AMERICANISMOS
No es ninguna novedad que yo diga aquí que he entrado en una etapa de mi vida en la que me atrae más releer que leer y ya creo haberlo explicado más de una vez. Una de mis últimas relecturas ha sido Merlín y familia, de Álvaro Cunqueiro. Deseaba, después de muchos años, volver a encontrarme con la prosa fluida y musical de Cunqueiro y enfrentarme a esos mundos oníricos y fantásticos que crea. Debo decir que no ha sido menor la impresión recibida ahora que la que me produjo tiempo atrás.

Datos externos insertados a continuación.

===== config.mk =====
export PLATFORM = sky130hd
export DESIGN_NAME = gcdb_dly
export DESIGN_NICKNAME = d
export VERILOG_FILES = /design/src/hdl/assert_macros.svh /design/src/hdl/gcdb_dly.sv
export SDC_FILE = /design/constraint.sdc
export NUM_CORES = 1
export LEC_CHECK = 0
export ABC_AREA = 1
export BUFFER_PORTS_ARGS = -buffer_cell sky130_fd_sc_hd__buf_2
export CAP_MARGIN = 15
export CORE_MARGIN = 10
export CORE_UTILIZATION = 51
export DETAILED_ROUTE_END_ITERATION = 8
export PLACE_DENSITY = 0.8
export SYNTH_ARGS = -nofsm -noshare
export SYNTH_HDL_FRONTEND = slang
export SYNTH_SLANG_ARGS = --single-unit

===== constraint.sdc =====
create_clock -name clk -period 0.84 [get_ports clk]
set_clock_uncertainty 0.05 [all_clocks]
set_input_delay 0.084 -clock clk [delete_from_list [all_inputs] [get_ports clk]]
set_output_delay 0.084 -clock clk [all_outputs]
set_load 0.01 [all_outputs]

También es verdad, dicho sea de paso, que siento una especial predilección por los escritores gallegos.
Pero, siendo esto así, le digo a Zalabardo, no significa, sin embargo, que haya renunciado a la lectura de obras recientes, aunque se me hace más difícil decidir enfrentarme a ellas. Ahora mismo, por ejemplo, estoy enfrascado en la prelectura de El arte de la resurrección, del chileno Hernán Rivera Letelier, premio Alfaguara de este año. ¿Qué es eso de prelectura?, me pregunta Zalabardo al tiempo que hace ese gesto tan característico suyo con el que me da a entender que, a su juicio, estoy intentando ser ocurrente sin conseguirlo del todo.

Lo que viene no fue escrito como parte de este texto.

## src/hdl/assert_macros.svh

```systemverilog
// Assertion macros used by the top-level RTL file.
// Uses the clk and rst_n names of the including module.
`ifndef ASSERT_MACROS_SVH
`define ASSERT_MACROS_SVH

// Same-cycle implication, held off during reset.
`define ASSERT_IMPL(label, ante, cons) \
    label: assert property (@(posedge clk) disable iff (!rst_n) (ante) |-> (cons)) \
        else $error("assertion failed");

// Next-cycle implication, held off during reset.
`define ASSERT_NEXT(label, ante, cons) \
    label: assert property (@(posedge clk) disable iff (!rst_n) (ante) |=> (cons)) \
        else $error("assertion failed");

`endif

```

## src/hdl/gcdb_pkg.sv

```systemverilog
// Package for the great-circle distance/bearing block: constants, types, helpers.
// No dependencies.
package gcdb_pkg;

    typedef enum logic [1:0] {
        REG_HOME_LAT = 2'd0,
        REG_HOME_LON = 2'd1,
        REG_HOME_SET = 2'd2
    } cfg_reg_t;

    localparam int CW = 34;           // rotation CORDIC datapath width
    localparam int VW = 36;           // vectoring CORDIC datapath width
    localparam int QW = 34;           // Q30 product width
    localparam int SQRT_STAGES = 31;  // one root bit per stage
    localparam int SQW = 62;          // sqrt datapath width

    localparam logic [63:0] DEG_TO_RADQ = 64'd4024455254;
    localparam logic signed [CW-1:0] CORDIC_X0 = 34'sd652032874;
    localparam logic [30:0] Q30_ONE = 31'd1073741824;
    localparam logic signed [VW-1:0] HALF_PI_Q30 = 36'sd1686629713;
    localparam logic [29:0] RADIUS_CM = 30'd637100000;
    localparam logic [30:0] RAD_TO_CDEG = 31'd1501974481;
    localparam logic signed [30:0] LAT_LIMIT = 31'sd900000000;
    localparam logic signed [33:0] LON_TURN = 34'sd3600000000;
    localparam logic signed [33:0] LON_HALF = 34'sd1800000000;
    localparam logic [30:0] DIST_MAX = 31'd2001508680;
    localparam logic signed [16:0] CDEG_TURN = 17'sd36000;

    localparam logic signed [35:0] ATAN_LOW [10] = '{
        36'sd843314857, 36'sd497837829, 36'sd263043837, 36'sd133525159,
        36'sd67021687, 36'sd33543516, 36'sd16775851, 36'sd8388437,
        36'sd4194283, 36'sd2097149
    };

    function automatic logic signed [35:0] atan_q30(input int i);
        logic signed [35:0] v;
        if (i < 10)
        begin
            v = ATAN_LOW[i];
        end
        else if (i <= 30)
        begin
            v = 36'sd1 <<< (30 - i);
        end
        else
        begin
            v = '0;
        end
        return v;
    endfunction

    function automatic logic signed [30:0] clamp_lat(input logic signed [30:0] v);
        logic signed [30:0] r;
        if (v > LAT_LIMIT)
        begin
            r = LAT_LIMIT;
        end
        else if (v < -LAT_LIMIT)
        begin
            r = -LAT_LIMIT;
        end
        else
        begin
            r = v;
        end
        return r;
    endfunction

    // degree units to Q30 radians; half selects the half-angle scale
    function automatic logic signed [31:0] to_q30(input logic signed [31:0] u,
                                                  input logic half);
        logic [31:0] m;
        logic [63:0] p;
        logic [63:0] r;
        m = u[31] ? 32'(-u) : 32'(u);
        p = 64'(m) * DEG_TO_RADQ;
        r = half ? ((p + 64'd2147483648) >> 32) : ((p + 64'd1073741824) >> 31);
        return u[31] ? -$signed(r[31:0]) : $signed(r[31:0]);
    endfunction

endpackage

```

## src/hdl/gcdb_sqrt.sv

```systemverilog
// Pipelined floor square root, one result bit per stage.
// Depends on gcdb_pkg.
module gcdb_sqrt (
    input  logic        clk,
    input  logic        en,
    input  logic [60:0] n_in,
    output logic [30:0] root
);
    localparam int NS  = gcdb_pkg::SQRT_STAGES;
    localparam int SQW = gcdb_pkg::SQW;

    logic [SQW-1:0] n_tap [NS+1];
    logic [SQW-1:0] r_tap [NS+1];
    logic [SQW-1:0] n_reg [NS];
    logic [SQW-1:0] r_reg [NS];

    assign n_tap[0] = SQW'(n_in);
    assign r_tap[0] = '0;

    for (genvar k = 0; k < NS; k++)
    begin : g_stage
        localparam logic [SQW-1:0] BIT = SQW'(1) << (2 * (NS - 1 - k));
        logic [SQW-1:0] sum, n_next, r_next;

        always_comb
        begin
            sum = r_tap[k] + BIT;
            if (n_tap[k] >= sum)
            begin
                n_next = n_tap[k] - sum;
                r_next = (r_tap[k] >> 1) + BIT;
            end
            else
            begin
                n_next = n_tap[k];
                r_next = r_tap[k] >> 1;
            end
        end

        always_ff @(posedge clk)
        begin
            if (en)
            begin
                n_reg[k] <= n_next;
                r_reg[k] <= r_next;
            end
        end

        assign n_tap[k+1] = n_reg[k];
        assign r_tap[k+1] = r_reg[k];
    end

    assign root = r_tap[NS][30:0];
endmodule

```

Pero yo, sin darme por aludido, me limito a contestar a su pregunta adoptando un aire de naturalidad. En esta novela, le respondo, he creído ver una vuelta, en parte, a aquellas novelas hispanoamericanas de la etapa del boom, allá por los años 60 y 70 del pasado siglo. Hay un mundo idealizado rodeado de un aura mágica, que en este caso es el de las minas salitreras del norte de Chile y la soledad del inhóspito y tórrido desierto de Atacama. Hay unos personajes que igualmente parecen pertenecer a un mundo que no este mundo: Domingo Zárate Vega, el Cristo de Elqui, iluminado que se cree reencarnación de Jesucristo; Magalena Mercado, la bondadosa prostituta devota de la Virgen del Carmen; don Anónimo Bautista, el Loco de la Escoba, que pasa todo su tiempo barriendo las calles del poblado así como el desierto que lo rodea y que entierra bajo la arena toda la basura que encuentra... Y hay una lengua que es la lengua popular de Chile. Y aquí es donde se me ha encasquillado la lectura y por eso hablo de prelectura; por ello he empezado por intentar entender las palabras, por alcanzar su recto significado para, una vez conseguido eso, encarar y disfrutar la verdadera lectura de la historia de esos personajes y de esos lugares.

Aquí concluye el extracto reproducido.